→ How to complete this task:
The number of lines containing "unflattened" is the only answer wanted; work it out from the entries below.
■ ■ ■ ■ ■ ■ ■
## src/rtl/brt_pkg.sv

```systemverilog
package brt_pkg;
  typedef struct packed {
    logic vld;
    logic hs;
    logic he;
    logic vs;
    logic ve;
  } ctl_t;
endpackage

```

## src/rtl/brt_pos_track.sv

```systemverilog
module brt_pos_track #(
  parameter int W = 320,
  parameter int H = 240
) (
  input  logic                       clk_i,
  input  logic                       rst_ni,
  input  logic                       valid_i,
  input  logic                       hstart_i,
  input  logic                       hend_i,
  input  logic                       vstart_i,
  input  logic                       vend_i,
  output logic [$clog2(W+1)-1:0]     cur_col_o,
  output logic [$clog2(H+1)-1:0]     cur_row_o,
  output logic                       live_o
);
  localparam int CW = $clog2(W+1);
  localparam int RW = $clog2(H+1);
  localparam logic [CW-1:0] COL_MAX = CW'(W);
  localparam logic [RW-1:0] ROW_MAX = RW'(H);

  logic [CW-1:0] col_q, col_c;
  logic [RW-1:0] row_q, row_c;
  logic          line_q, frame_q, line_c, frame_c;

  always_comb begin
    col_c   = hstart_i ? '0 : col_q;
    if (vstart_i)                         row_c = '0;
    else if (hstart_i && row_q != ROW_MAX) row_c = row_q + RW'(1);
    else                                  row_c = row_q;
    line_c  = hstart_i | line_q;
    frame_c = vstart_i | frame_q;
  end

  always_ff @(posedge clk_i or negedge rst_ni) begin
    if (!rst_ni) begin
      col_q   <= '0;
      row_q   <= '0;
      line_q  <= 1'b0;
      frame_q <= 1'b0;
    end else if (valid_i) begin
      col_q   <= (col_c == COL_MAX) ? col_c : col_c + CW'(1);
      row_q   <= row_c;
      line_q  <= line_c & ~hend_i;
      frame_q <= frame_c & ~vend_i;
    end
  end

  assign cur_col_o = col_c;
  assign cur_row_o = row_c;
  assign live_o    = valid_i & line_c & frame_c;


  row_restart_chk: assert property (@(posedge clk_i) disable iff (!rst_ni)
    (valid_i && vstart_i) |=> (row_q == '0 && frame_q == !$past(vend_i)));


  idle_hold_chk: assert property (@(posedge clk_i) disable iff (!rst_ni)
    !valid_i |=> ($stable(col_q) && $stable(row_q)));


  col_bound_chk: assert property (@(posedge clk_i) disable iff (!rst_ni)
    col_q <= COL_MAX);
endmodule

```

## src/rtl/brt_window.sv

```systemverilog
module brt_window
  import brt_pkg::*;
#(
  parameter int W  = 320,
  parameter int H  = 240,
  parameter int LC = 7,
  parameter int LR = 7
) (
  input  logic [$clog2(W+1)-1:0] cur_col_i,
  input  logic [$clog2(H+1)-1:0] cur_row_i,
  input  logic                   live_i,
  output ctl_t                   ctl_o
);
  localparam int CW = $clog2(W+1);
  localparam int RW = $clog2(H+1);
  localparam logic [CW-1:0] COL_LO = CW'(LC);
  localparam logic [CW-1:0] COL_HI = CW'(W - 1 - LC);
  localparam logic [RW-1:0] ROW_LO = RW'(LR);
  localparam logic [RW-1:0] ROW_HI = RW'(H - 1 - LR);

  logic col_lo_ok, row_lo_ok, col_ok, row_ok;

  // zero trim leaves no lower bound to compare against
  if (LC == 0) begin : g_col_nolo
    assign col_lo_ok = 1'b1;
  end else begin : g_col_lo
    assign col_lo_ok = (cur_col_i >= COL_LO);
  end

  if (LR == 0) begin : g_row_nolo
    assign row_lo_ok = 1'b1;
  end else begin : g_row_lo
    assign row_lo_ok = (cur_row_i >= ROW_LO);
  end

  assign col_ok = col_lo_ok & (cur_col_i <= COL_HI);
  assign row_ok = row_lo_ok & (cur_row_i <= ROW_HI);

  always_comb begin
    ctl_o.vld = live_i & col_ok & row_ok;
    ctl_o.hs  = ctl_o.vld & (cur_col_i == COL_LO);
    ctl_o.he  = ctl_o.vld & (cur_col_i == COL_HI);
    ctl_o.vs  = ctl_o.hs  & (cur_row_i == ROW_LO);
    ctl_o.ve  = ctl_o.he  & (cur_row_i == ROW_HI);
  end
endmodule

```

## src/rtl/brt_out_reg.sv

```systemverilog
module brt_out_reg
  import brt_pkg::*;
#(
  parameter int PIX_W = 8
) (
  input  logic             clk_i,
  input  logic             rst_ni,
  input  logic [PIX_W-1:0] data_i,
  input  ctl_t             ctl_i,
  output logic [PIX_W-1:0] data_o,
  output ctl_t             ctl_o
);
  always_ff @(posedge clk_i or negedge rst_ni) begin
    if (!rst_ni) begin
      data_o <= '0;
      ctl_o  <= '0;
    end else begin
      data_o <= data_i;
      ctl_o  <= ctl_i;
    end
  end


  vs_with_hs_chk: assert property (@(posedge clk_i) disable iff (!rst_ni)
    ctl_o.vs |-> ctl_o.hs);


  ve_with_he_chk: assert property (@(posedge clk_i) disable iff (!rst_ni)
    ctl_o.ve |-> ctl_o.he);


  marks_need_valid_chk: assert property (@(posedge clk_i) disable iff (!rst_ni)
    (ctl_o.hs || ctl_o.he) |-> ctl_o.vld);
endmodule

```

## src/rtl/frame_border_trim.sv

```systemverilog
module frame_border_trim
  import brt_pkg::*;
#(
  parameter int PIX_W   = 8,
  parameter int FRAME_W = 320,
  parameter int FRAME_H = 240,
  parameter int KERN_W  = 15,
  parameter int KERN_H  = 15
) (
  input  logic             clk_i,
  input  logic             rst_ni,
  input  logic [PIX_W-1:0] data_i,
  input  logic             valid_i,
  input  logic             hstart_i,
  input  logic             hend_i,
  input  logic             vstart_i,
  input  logic             vend_i,
  output logic [PIX_W-1:0] data_o,
  output logic             valid_o,
  output logic             hstart_o,
  output logic             hend_o,
  output logic             vstart_o,
  output logic             vend_o
);
  localparam int TRIM_C = KERN_W / 2;
  localparam int TRIM_R = KERN_H / 2;
  localparam int CW     = $clog2(FRAME_W + 1);
  localparam int RW     = $clog2(FRAME_H + 1);

  logic [CW-1:0] cur_col;
  logic [RW-1:0] cur_row;
  logic          live;
  ctl_t          ctl_nxt, ctl_q;

  brt_pos_track #(.W(FRAME_W), .H(FRAME_H)) u_pos (
    .clk_i     (clk_i),
    .rst_ni    (rst_ni),
    .valid_i   (valid_i),
    .hstart_i  (hstart_i),
    .hend_i    (hend_i),
    .vstart_i  (vstart_i),
    .vend_i    (vend_i),
    .cur_col_o (cur_col),
    .cur_row_o (cur_row),
    .live_o    (live)
  );

  brt_window #(.W(FRAME_W), .H(FRAME_H), .LC(TRIM_C), .LR(TRIM_R)) u_win (
    .cur_col_i (cur_col),
    .cur_row_i (cur_row),
    .live_i    (live),
    .ctl_o     (ctl_nxt)
  );

  brt_out_reg #(.PIX_W(PIX_W)) u_out (
    .clk_i  (clk_i),
    .rst_ni (rst_ni),
    .data_i (data_i),
    .ctl_i  (ctl_nxt),
    .data_o (data_o),
    .ctl_o  (ctl_q)
  );

  assign valid_o  = ctl_q.vld;
  assign hstart_o = ctl_q.hs;
  assign hend_o   = ctl_q.he;
  assign vstart_o = ctl_q.vs;
  assign vend_o   = ctl_q.ve;


  valid_from_input_chk: assert property (@(posedge clk_i) disable iff (!rst_ni)
    valid_o |-> $past(valid_i));


  idle_no_output_chk: assert property (@(posedge clk_i) disable iff (!rst_ni)
    !valid_i |=> !(valid_o || hstart_o || hend_o || vstart_o || vend_o));


  data_pass_chk: assert property (@(posedge clk_i) disable iff (!rst_ni)
    valid_i |=> (data_o == $past(data_i)));
endmodule

```

## config.mk

```make
export PLATFORM = sky130hd
export DESIGN_NAME = frame_border_trim
export DESIGN_NICKNAME = d
export VERILOG_FILES = /design/src/rtl/brt_pkg.sv /design/src/rtl/brt_pos_track.sv /design/src/rtl/brt_window.sv /design/src/rtl/brt_out_reg.sv /design/src/rtl/frame_border_trim.sv
export SDC_FILE = /design/constraint.sdc
export NUM_CORES = 1
export LEC_CHECK = 0
export ABC_AREA = 1
export BUFFER_PORTS_ARGS = -buffer_cell sky130_fd_sc_hd__buf_2
export CAP_MARGIN = 20
export CORE_UTILIZATION = 40
export CTS_CLUSTER_DIAMETER = 30
export DETAILED_ROUTE_END_ITERATION = 6
export GPL_ROUTABILITY_DRIVEN = 0
export SETUP_SLACK_MARGIN = 0.3
export SYNTH_ARGS = -nofsm -noshare
export SYNTH_HDL_FRONTEND = slang
export SYNTH_SLANG_ARGS = --single-unit
```

## constraint.sdc

```tcl
create_clock -name clk_i -period 1.7 [get_ports clk_i]
set_input_delay 0.34 -clock clk_i [delete_from_list [all_inputs] [get_ports clk_i]]
set_output_delay 0.34 -clock clk_i [all_outputs]
set_load 0.01 [all_outputs]
```

## Yosys cells after proc, flatten, opt, wreduce, memory -nomap -nowiden

Cells that the tools add are included.
Widths: inputs -> output; s select.

| storage, ports and cells | value |
|---|---|
| flip-flop bits (word level) | 32 |
| output and inout bits | 13 |
| word-level logic and storage cells | 43 |
| input bits | 15 |

| operators by class | value |
|---|---|
| $add $sub $neg | 2 |
| reductions and logical operators | 1 |
| eq/ne operators | 6 |
| muxes and demuxes | 4 |
| $lt $le $gt $ge | 4 |
| bitwise gates (word level) | 16 |

Operators by type and width:

| kind | count |
|---|---|
| $eq 9x9->1 const B | 2 |
| $mux 9 | 2 |
| $mux 8 | 2 |
| $and 1x1->1 | 12 |
| $add 9x1->9 const B | 1 |
| $eq 9x3->1 const B | 1 |
| $ge 9x3->1 const B | 1 |
| $le 9x9->1 const B | 1 |
| $add 8x1->8 const B | 1 |
| $eq 8x3->1 const B | 1 |
| $eq 8x8->1 const B | 1 |
| $ge 8x3->1 const B | 1 |
| $le 8x8->1 const B | 1 |
| $ne 8x8->1 const B | 1 |
| $not 1->1 | 2 |
| $or 1x1->1 | 2 |
| $logic_and 1x1->1 | 1 |

## Longest topological paths before layout

Gate-level depths: netlist (run 1).

| depth | value |
|---|---|
| depth in word-level cells | 9 |
| mapped depth | 15 |
| depth with buffers taken out | 15 |

## Hierarchy

From an unflattened synthesis (run 1), not the netlist that was laid out.

| unflattened totals | value |
|---|---|
| cell total of the unflattened synthesis | 253 |
| area, all modules | 1,849.3 um^2 |

By module, submodules not included:

| module | seq. area each (um^2) | cells each | times used | area each (um^2) |
|---|---|---|---|---|
| brt_pos_track | 475.5 | 197 | 1 | 1,331.3 |
| brt_out_reg | 325.3 | 13 | 1 | 325.3 |
| brt_window | 0.0 | 43 | 1 | 192.7 |

## Worst setup path before layout (run 1)

OpenSTA, ideal clock, no wires.

| path | value |
|---|---|
| path type | input port to flip-flop |
| start point | input port hstart_i |
| end point | register u_out.ctl_o[0] (netlist bit) |
| path buffers | 2 |
| data required time | 1,627 ps |
| slack | -109 ps |
| arrival | 1,737 ps |
| cell stages on the path | 11 |
| setup time | 73 ps |
| cells stage by stage | buf_2 -> buf_2 -> nor2_1 -> inv_1 -> ha_1 -> nand2_1 -> nor4_1 -> nor3_1 -> nor2_1 -> nand4_1 -> nor2_1 |

RTL lines:

| what | RTL line | source |
|---|---|---|
| from (decl) | frame_border_trim.sv:14 | `input logic hstart_i,` |
| to (signal assigned) | brt_out_reg.sv:19 | `ctl_o <= ctl_i;` |
| to (decl) | brt_out_reg.sv:11 | `output ctl_t ctl_o` |

==> results of run 1 <==
==> cell usage in the layout (no fill, tap or decap), types with 4 or more instances in the layout <==
cell type,instances
buf_2,26
nand2_1,54
o21ai_2,4
nor2_4,4
xor2_1,6
buf_4,39
nor2_1,16
nor2_2,11
nor3_1,4
buf_6,5
dfrtp_1,29
nand2_2,12
nand2_4,16
o21ai_1,7
nand4_1,7
clkbuf_8,5
nand3_1,11
inv_2,9
inv_1,23
==> layout make-up <==
cell class / instances / share of cell area
Timing Repair Buffer: 71 / 0.175
Inverter: 34 / 0.0477
Clock inverter: 3 / 0.00854
Sequential cell: 32 / 0.289
Multi-Input combinational cell: 180 / 0.432
Clock buffer: 5 / 0.0247
Tap cell: 52 / 0.0234
==> registers in the layout, summed over array words and instances, names as in the netlist <==
name / flops
u_pos.col_q: 9
u_out.data_o: 8
u_pos.row_q: 8
u_out.ctl_o: 5
u_pos.frame_q: 1
u_pos.line_q: 1
==> cell families (layout without fill, tap and decap cells) <==
| logic type | Yosys count | count (layout) | synth area share |
|---|---|---|---|
| adders and majority gates | 4 | 4 | 0.0272 |
| AOI/OAI and AO/OA | 24 | 24 | 0.0734 |
| and+or+nand+nor | 144 | 144 | 0.343 |
| xor gates and xnor gates | 8 | 8 | 0.0381 |
| buffers and inverters | 40 | 113 | 0.0836 |
| DFF | 32 | 32 | 0.435 |
==> worst max-delay path, stage by stage, from the launching register on <==
cell and delay [ns]:
dfrtp_1 0.42, inv_2 0.09, ha_4 0.14, nand2_4 0.04
nor2_4 0.15, nand2_4 0.11, nand2_8 0.15, nand2_4 0.07
nand2_4 0.07, nand2_4 0.06, buf_4 0.13, buf_4 0.12
buf_4 0.12, nand4_1 0.07, nor2_1 0.05
==> report_power, final <==
group / internal, W / total, W / leakage (nW) / switching [W]
combinational: 0.000193 / 0.000435 / 0.951 / 0.000243
clock: 0.000289 / 0.000594 / 0.0404 / 0.000305
sequential: 0.000804 / 0.000837 / 0.413 / 0.0000325
==> routing by layer <==
metal	global-route usage	routed length [um]	vias to the layer above
met2	0.344	2420	50
met5	0	0	-
met3	0.0378	202	10
met4	0.0978	108	0
li1	-	-	937
met1	0.233	2140	881
==> what timing repair did <==
action | 4_1_cts | 5_1_grt
setup endpoints to repair | 17 | 19
cloned | 0 | 0
setup buffers | 9 | 7
resized for setup | 33 | 58
hold buffers | 0 | 0
pin swaps | 9 | 27
==> metrics by stage <==
stage / hold slack, ns / power [W]
after floorplan: 0.0444 / 0.00102
after global placement: 0.396 / 0.00114
after detailed placement: 0.394 / 0.00114
after CTS: 0.0800 / 0.00180
after global routing: 0.119 / 0.00196
final: 0.0658 / 0.00187
==> worst max-delay path by stage <==
stage,from,cells past startpoint,end
after floorplan,u_pos.row_q[0],14,u_out.ctl_o[0]
after global placement,u_pos.row_q[1],14,u_out.ctl_o[0]
after detailed placement,u_pos.row_q[0],14,u_out.ctl_o[0]
after CTS,u_pos.row_q[1],14,u_out.ctl_o[0]
after global routing,u_pos.row_q[0],14,u_out.ctl_o[1]
final,u_pos.row_q[0],14,u_out.ctl_o[0]
==> impl_metrics.env, run 1 <==
export IMPL_r2r_end="u_out.ctl_o[0]"
export IMPL_p_per_area_nw_per_um2=671
export IMPL_synthFlopType="dfrtp_1"
export IMPL_htree_levels=2
export IMPL_status="finished with violations"
export IMPL_port_buffers=27
export IMPL_reg2reg_from="u_pos.row_q[0]"
export IMPL_fin_crit_ns=1.90
export IMPL_synth_top_area_share=0.435
export IMPL_numCtsBuffers=5
export IMPL_ant_nets=0
export IMPL_drt_first_pass_iters=4
export IMPL_gr_total_overflow=0
export IMPL_synth_nets=271
export IMPL_ys_seq_area_frac=0.435
export IMPL_core_um2=4380
export IMPL_grt_first_pass_wirelength_um=7680
export IMPL_cp_data_arrival_time_ns=2.09
export IMPL_clock_latency_ns=0.29
export IMPL_reg2reg_slack_ns=-0.20
export IMPL_min_path_type="input port to async pin"
export IMPL_utilization=0.635
export IMPL_finalSetupTns_ns=-0.836
export IMPL_criticalPathCategory="flip-flop to flip-flop"
export IMPL_synth_area_per_cell_um2=7.30
export IMPL_clkSinkCount=32
export IMPL_drc=0
export IMPL_dieHeight_um=69.8
export IMPL_drv_slew=0
export IMPL_postLayoutSetupSlackWorst_ns=-0.204
export IMPL_synth_area_leaders="dfrtp_1, nand2_1, inv_1"
export IMPL_cp_end_kind="flip-flop"
export IMPL_die_w_um=69.8
export IMPL_path_max_fanout=8
export IMPL_final_area_um2=2780
export IMPL_placed_cells=353
export IMPL_wl_per_cell_um=12.9
export IMPL_grtUsageTotal=0.198
export IMPL_multi_input_area_um2=1200
export IMPL_vias=1878
export IMPL_hold_viol_final=0
export IMPL_die_area_um2=4880
export IMPL_grt_pass1_vias=1849
export IMPL_fp_row_count=24
export IMPL_drv_cap=0
export IMPL_antenna_found_initial=0
export IMPL_place_ws_ns=-0.176
export IMPL_dpl_hpwl_um=3120
export IMPL_ys_types=26
export IMPL_fillers=382
export IMPL_crit_path_start_kind="flip-flop"
export IMPL_viasPerCell=4.98
export IMPL_rsz0062_at_grt="yes"
export IMPL_place_area_um2=2280
export IMPL_ir_drop_mv=0.486
export IMPL_fmax_mhz=525
export IMPL_synth_cells=252
export IMPL_path_clk_slew_ns=0.07
export IMPL_tightestPinTransition_ns=0.750
export IMPL_initial_utilization=0.420
export IMPL_layoutNonFillerInstCount=377
export IMPL_area_growth_pct=51.2
export IMPL_timing_final_crit_share=1.12
export IMPL_clockBufferDepth=2
export IMPL_drt_iter0_drc=139
export IMPL_relSlewSlack=0.499
export IMPL_synth_most_common_cell="nand2_1"
export IMPL_cts_tree="done"
export IMPL_p_leak_nw=1.41
export IMPL_worstRegToRegCells=14
export IMPL_synth_edf_count=0
export IMPL_drive_above_1_share=0.480
export IMPL_nets=343
export IMPL_ios=28
export IMPL_required_ns=1.88
export IMPL_ys_top_cells_by_count="nand2_1, dfrtp_1, inv_1"
export IMPL_grt_max_degree=33
export IMPL_ys_async_sr_fraction=1.00
export IMPL_ys_ff_latch=32
export IMPL_synth_warning_count=0
export IMPL_seqCellArea_um2=805
export IMPL_root_buffer="clkbuf_8"
export IMPL_drt_total_wl_um=4870
export IMPL_violations="negative setup slack"
export IMPL_antennaDiodeCount=0
export IMPL_clock_skew_ns=0.00396
export IMPL_synth_largest_area_cell="dfrtp_1"
export IMPL_finalSetupViolCount=6
export IMPL_synth_cell_area_um2=1840
Power figures use the tool's default switching activity.
==> inputs of run 2 (changes only) <==
Settings changed: CORE_MARGIN from default to 10, CTS_BUF_LIST from default to sky130_fd_sc_hd__clkbuf_4 sky130_fd_sc_hd__clkbuf_8.
==> run 2 against run 1 <==
Compared with the run above:
- the flow still finishes with violations (negative setup slack)
- final cell count grew 2.7%
- worst setup slack gained 0.10 ns
- clock skew grew 0.00076 ns
- non-clock buffer count grew 10
- total power grew 3.1%
- utilization shrank 0.74 points
- critical path depth is the same
- design area shrank 0.49%
- first-iteration DRC count shrank 24%
- worst hold slack gained 0.016 ns
- sequential power shrank 0.5%
- flip-flop and latch count is the same
- largest cell class unchanged
- highest routed layer unchanged
==> impl_metrics.env, run 2 (synthesized netlist as in run 1, its figures left out) <==
export IMPL_cp_data_arrival_time_ns=2.01
export IMPL_slowest_stage="dfrtp_1"
export IMPL_top_layer_used="met4"
export IMPL_place_area_um2=2340
export IMPL_path_clk_slew_ns=0.07
export IMPL_grt_pass1_vias=1801
export IMPL_crit_path_frequent_cell="nand2_2"
export IMPL_cts_tree="done"
export IMPL_area_growth_pct=50.4
export IMPL_timing_final_crit_share=1.06
export IMPL_p_leak_nw=1.41
export IMPL_postLayoutSetupSlackWorst_ns=-0.0998
export IMPL_place_ws_ns=-0.165
export IMPL_grt_first_pass_wirelength_um=8450
export IMPL_root_buffer="clkbuf_8"
export IMPL_drt_first_pass_iters=4
export IMPL_criticalPathCategory="flip-flop to flip-flop"
export IMPL_path_max_fanout=6
export IMPL_violations="negative setup slack"
export IMPL_ant_nets=0
export IMPL_core_um2=4410
export IMPL_drc=0
export IMPL_drv_cap=0
export IMPL_drt_total_wl_um=5080
export IMPL_status="finished with violations"
export IMPL_port_buffers=27
export IMPL_relSlewSlack=0.521
export IMPL_clkSinkCount=32
export IMPL_antennaDiodeCount=0
export IMPL_ir_drop_mv=0.564
export IMPL_dieHeight_um=87.8
export IMPL_cp_end_kind="flip-flop"
export IMPL_htree_levels=2
export IMPL_top_register="u_pos.col_q"
export IMPL_grt_max_degree=33
export IMPL_die_area_um2=7710
export IMPL_path_cells="inv_2 -> ha_4 -> nand2_4 -> nor2_4 -> nand2_4 -> nand3_1 -> nand2_2 -> nand2_1 -> nand2_2 -> nor2_1 -> nand2_1 -> nand2_2 -> nand4_1 -> nor2_1"
export IMPL_tightestPinTransition_ns=0.718
export IMPL_drive_above_1_share=0.445
export IMPL_layoutNonFillerInstCount=387
export IMPL_initial_utilization=0.417
export IMPL_fp_row_count=24
export IMPL_finalSetupViolCount=5
export IMPL_numCtsBuffers=5
export IMPL_vias=1866
export IMPL_rsz0062_at_grt="yes"
export IMPL_placed_cells=362
export IMPL_ios=28
export IMPL_wl_met2_um=2500
export IMPL_fillers=370
export IMPL_dpl_hpwl_um=3490
export IMPL_worst_path_largest_cell_delay_ns=0.38
export IMPL_hold_viol_final=0
export IMPL_final_cell_mix="nand2_1, buf_4, dfrtp_1"
export IMPL_viasPerCell=4.82
export IMPL_gr_total_overflow=0
export IMPL_wl_per_cell_um=13.1
export IMPL_die_w_um=87.8
export IMPL_layout_commonest_cell="nand2_1"
export IMPL_drt_iter0_drc=106
export IMPL_reg_top3="u_pos.col_q: 9 flops, u_out.data_o: 8 flops, u_pos.row_q: 8 flops"
export IMPL_worstRegToRegCells=14
export IMPL_startpoint="u_pos.row_q[0]"
export IMPL_seqCellArea_um2=805
export IMPL_wl_met1_um=2240
export IMPL_design_power_total_w=0.00192
export IMPL_antenna_found_initial=0
export IMPL_reg2reg_from="u_pos.row_q[0]"
export IMPL_clock_latency_ns=0.28
export IMPL_clockBufferDepth=2
export IMPL_multi_input_area_um2=1090
export IMPL_clock_skew_ns=0.00472
export IMPL_fmax_mhz=556
export IMPL_crit_path_start_kind="flip-flop"
export IMPL_utilization=0.627
export IMPL_fin_crit_ns=1.80
export IMPL_final_area_um2=2770
export IMPL_nets=353
export IMPL_largest_reg_flops=9
export IMPL_p_per_area_nw_per_um2=695
export IMPL_drv_slew=0
export IMPL_wl_met3_um=216
export IMPL_grtUsageTotal=0.136
export IMPL_required_ns=1.91
export IMPL_min_path_type="input port to async pin"
==> run 2: changes by cell type in the layout (fill, tap and decap cells not counted), moves of 3 or more <==
cell     delta
o21ai_1     +3
nand2_1    +10
nor2_2      -3
nor2_1      +3
buf_4       +4
buf_6       +6
nand2_4    -12
==> run 2: metrics by stage <==
| step | hold slack, ns | setup TNS, ns |
|---|---|---|
| detailed placement | 0.387 | -0.720 |
| global route | 0.102 | -1.22 |
| finish | 0.0820 | -0.339 |
| CTS | 0.0881 | -0.437 |
| global placement | 0.390 | -0.536 |
| floorplan | 0.0444 | 0 |
==> run 2: worst paths after layout <==
check | endpoint | slack [ns]
min in group clk_i | u_out.data_o[6] | 0.16
hold / removal | u_pos.row_q[1] | 0.08
setup / recovery | u_out.ctl_o[0] | -0.1
setup reg to reg | u_out.ctl_o[0] | -0.1
max in group asynchronous | u_pos.row_q[3] | 1.30
hold reg to reg | u_pos.line_q | 0.48
==> run 2: report_power, final <==
part / total [W] / internal (W) / switching, W / leakage [nW]
clock network: 0.000633 / 0.000362 / 0.000271 / 0.0523
registers: 0.000833 / 0.000805 / 0.0000283 / 0.413
logic: 0.000459 / 0.000216 / 0.000243 / 0.943
total: 0.00192 / 0.00138 / 0.000542 / 1.41
==> run 2: worst max-delay path: cells and delay by family, from the launching register on <==
kind | cells | cell delay [ns]
simple gates | 12 | 1.13
flops | 1 | 0.38
fa+ha+maj | 1 | 0.14
buf+inv | 1 | 0.08
==> run 2: timing repair <==
item / CTS / global route
pin swaps: 14 / 15
endpoints found under the setup margin: 19 / 20
buffers inserted: 6 / 11
hold buffers: 0 / 0
resized for setup: 36 / 29
==> run 2: final cells by class <==
type / count / share of cell area
clock buffer: 8 / 0.0352
tap: 52 / 0.0235
inverter: 34 / 0.0461
sequential: 32 / 0.291
timing repair buffer: 81 / 0.210
multi-input combinational: 180 / 0.394
==> run 2: per-layer routing <==
metal  GRT usage  up-vias
met2       0.216       45
met3      0.0306       11
met1       0.173      855
met4      0.0594        0
li1            -      955
met5           0        -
■ ■ ■ ■ ■ ■ ■
→ Answer:
3